RANDOM FOREST CLASSIFIER¶

This is the final method I will use to estimate the incidence of Obesity.

Random Forest Model Implementation¶

In [761]:

# Instantiate model with 1000 decision trees
rf = RandomForestClassifier(n_estimators = 1000, random_state = 40, max_features = 'sqrt')
# Train the model on training data
rf.fit(X_train, y_train);

Make Predictions!¶

In [762]:

# Actual class predictions
rf_predictions = rf.predict(X_test)
# Probabilities for each class
rf_probs = rf.predict_proba(X_test)[:, 1]

Accuracy Measurement¶

In [763]:

print('Accuracy of Decision Tree classifier on test set: {:.2f}'.format(rf.score(X_test, y_test)))

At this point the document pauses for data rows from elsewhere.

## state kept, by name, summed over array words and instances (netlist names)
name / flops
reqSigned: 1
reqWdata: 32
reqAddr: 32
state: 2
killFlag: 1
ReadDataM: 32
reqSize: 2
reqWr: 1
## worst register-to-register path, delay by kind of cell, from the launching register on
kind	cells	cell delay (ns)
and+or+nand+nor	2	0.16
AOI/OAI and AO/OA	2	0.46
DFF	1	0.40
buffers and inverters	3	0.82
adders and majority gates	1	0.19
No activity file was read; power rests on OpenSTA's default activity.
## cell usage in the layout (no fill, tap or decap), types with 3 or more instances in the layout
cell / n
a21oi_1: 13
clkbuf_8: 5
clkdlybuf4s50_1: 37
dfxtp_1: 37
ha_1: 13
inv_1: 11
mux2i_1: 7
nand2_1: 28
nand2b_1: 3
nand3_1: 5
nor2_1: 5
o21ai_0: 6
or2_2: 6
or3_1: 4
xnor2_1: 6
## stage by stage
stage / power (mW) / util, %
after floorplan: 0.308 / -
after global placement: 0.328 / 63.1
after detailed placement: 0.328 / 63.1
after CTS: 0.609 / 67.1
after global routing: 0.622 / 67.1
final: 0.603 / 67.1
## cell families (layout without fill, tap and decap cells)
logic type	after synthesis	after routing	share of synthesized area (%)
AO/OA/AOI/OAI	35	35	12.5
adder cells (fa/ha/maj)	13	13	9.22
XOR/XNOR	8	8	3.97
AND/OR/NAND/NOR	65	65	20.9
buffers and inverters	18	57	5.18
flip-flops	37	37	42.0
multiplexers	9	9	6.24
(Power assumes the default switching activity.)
**src/rtl/dmem_arbiter.sv**
```systemverilog
// Two-port round-robin arbiter with bounded bursts in front of a single-ported data memory.
// Optional port-1 atomic hold is compiled in with DMEM_ARB_LOCK_EN.
module dmem_arbiter #(
  parameter int MAX_BURST = 2,
  parameter int DEPTH     = 128
) (
  input  logic        clk,
  input  logic        rst,
  input  logic        req0,
  input  logic        req1,
  input  logic        we0,
  input  logic        we1,
  input  logic [31:0] addr0,
  input  logic [31:0] addr1,
  input  logic [31:0] wdata0,
  input  logic [31:0] wdata1,
  input  logic        lock1,
  output logic        gnt0,
  output logic        gnt1,
  output logic        rvalid0,
  output logic        rvalid1,
  output logic [31:0] rdata0,
  output logic [31:0] rdata1,
  output logic        err,
  output logic [31:0] mem_addr,
  output logic [31:0] mem_wdata,
  output logic        mem_read,
  output logic        mem_write,
  input  logic [31:0] mem_rdata
);

  localparam int              CW        = $clog2(MAX_BURST + 1);
  localparam logic [CW-1:0]   BURST_MAX = CW'(MAX_BURST);
  localparam logic [29:0]     DEPTH_W   = 30'(DEPTH);

  logic          last_gnt_q, last_gnt_d;
  logic [CW-1:0] burst_cnt_q, burst_cnt_d;
  logic          rvalid0_q, rvalid1_q, err_q;
  logic [31:0]   rdata0_q, rdata1_q;

  logic win1;
  logic grant;
  logic sel_we;
  logic in_range;
  logic lock_hold;

`ifdef DMEM_ARB_LOCK_EN
  assign lock_hold = lock1 & last_gnt_q;
`else
  logic unused_lock1;
  assign unused_lock1 = lock1;
  assign lock_hold    = 1'b0;
`endif

  // burst_cnt_q == 0 only right after reset: no burst is running, so the
  // reset value last_gnt_q = 1 hands the first contended grant to port 0.
  always_comb begin
    win1 = req1;
    if (req0 && req1) begin
      if (lock_hold) begin
        win1 = 1'b1;
      end else if (burst_cnt_q != '0 && burst_cnt_q < BURST_MAX) begin
        win1 = last_gnt_q;
      end else begin
        win1 = ~last_gnt_q;
      end
    end
  end

  always_comb begin
    grant     = (req0 | req1) & ~rst;
    gnt0      = grant & ~win1;
    gnt1      = grant & win1;
    mem_addr  = gnt1 ? addr1  : addr0;
    mem_wdata = gnt1 ? wdata1 : wdata0;
    sel_we    = gnt1 ? we1    : we0;
    in_range  = mem_addr[31:2] < DEPTH_W;
    mem_read  = grant & ~sel_we & in_range;
    mem_write = grant & sel_we & in_range;
  end

  always_comb begin
    last_gnt_d  = last_gnt_q;
    burst_cnt_d = burst_cnt_q;
    if (grant) begin
      if (win1 == last_gnt_q) begin
        if (burst_cnt_q != BURST_MAX) begin
          burst_cnt_d = burst_cnt_q + CW'(1);
        end
      end else begin
        last_gnt_d  = win1;
        burst_cnt_d = CW'(1);
      end
    end
  end

  always_ff @(posedge clk) begin
    if (rst) begin
      last_gnt_q  <= 1'b1;
      burst_cnt_q <= '0;
      rvalid0_q   <= 1'b0;
      rvalid1_q   <= 1'b0;
      rdata0_q    <= '0;
      rdata1_q    <= '0;
      err_q       <= 1'b0;
    end else begin
      last_gnt_q  <= last_gnt_d;
      burst_cnt_q <= burst_cnt_d;
      rvalid0_q   <= gnt0 & ~we0;
      rvalid1_q   <= gnt1 & ~we1;
      err_q       <= grant & ~in_range;
      if (gnt0 && !we0) begin
        rdata0_q <= in_range ? mem_rdata : '0;
      end
      if (gnt1 && !we1) begin
        rdata1_q <= in_range ? mem_rdata : '0;
      end
    end
  end

  assign rvalid0 = rvalid0_q;
  assign rvalid1 = rvalid1_q;
  assign rdata0  = rdata0_q;
  assign rdata1  = rdata1_q;
  assign err     = err_q;

endmodule

```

Accuracy of Decision Tree classifier on test set: 0.85

ROC AUC¶

In [764]:

rf_roc_auc = roc_auc_score(y_test, rf.predict(X_test))
fpr, tpr, thresholds = roc_curve(y_test, rf.predict_proba(X_test)[:,1])
plt.figure()
plt.plot(fpr, tpr, label='Decision Tree (area = %0.2f)' % rf_roc_auc)
plt.plot([0, 1], [0, 1],'r--')
plt.xlim([0.0, 1.0])
plt.ylim([0.0, 1.05])
plt.xlabel('False Positive Rate')
plt.ylabel('True Positive Rate')
plt.title('Receiver operating characteristic for Random Forest')
plt.legend(loc="lower right")
plt.savefig('RF_ROC')
plt.show()

FEATURE IMPORTANCE PLOT¶

In [765]:

features = feature_cols
importances = rf.feature_importances_
indices = np.argsort(importances)

plt.title('Feature Importances')
plt.barh(range(len(indices)), importances[indices], color='b', align='center')
plt.yticks(range(len(indices)), [features[i] for i in indices])
plt.xlabel('Relative Importance')
plt.show()

MODEL COMPARISON USING ROC_AUC¶

Plotting all three ROCs to see the one with the biggest Area Under the Curve.

In [766]:

plt.figure()

# Adding Models to the list that I want to view on the ROC plot
models = [
{
    'label': 'Logistic Regression',
    'model': LogisticRegression(),
},
{
    'label': 'Decision Tree',
    'model': DecisionTreeClassifier(),
},
    {
        'label': 'Random Forest',
        'model': RandomForestClassifier()
    }
]

# Below for loop iterates through the models list
for m in models:
    model = m['model'] # select the model
    model.fit(X_train, y_train) # train the model
    y_pred=model.predict(X_test) # predict the test data
# Compute False postive rate, and True positive rate
    fpr, tpr, thresholds = metrics.roc_curve(y_test, model.predict_proba(X_test)[:,1])
# Calculate Area under the curve to display on the plot
    auc = metrics.roc_auc_score(y_test,model.predict(X_test))
# Now, plot the computed values
    plt.plot(fpr, tpr, label='%s ROC (area = %0.2f)' % (m['label'], auc))
# Custom settings for the plot 
plt.plot([0, 1], [0, 1],'r--')
plt.xlim([0.0, 1.0])
plt.ylim([0.0, 1.05])
plt.xlabel('1-Specificity(False Positive Rate)')
plt.ylabel('Sensitivity(True Positive Rate)')
plt.title('Receiver Operating Characteristic for Logit DT and RF')
plt.legend(loc="lower right")
plt.show()   # Display

CONCLUSION¶

Based on the three Machine Learning Models employed on the NHANES dataset to predict the Incidence of Obesity among US adults, I find the Random Forest Model to be the best in terms of ROC and accuracy metrics.
I also found that high Cholesterol intake, blood pressure and Gender are the most important variables in predicting Obesity.

Potential Weaknesses¶

This analysis only considered data on adults, but Obesity does occur across all ages.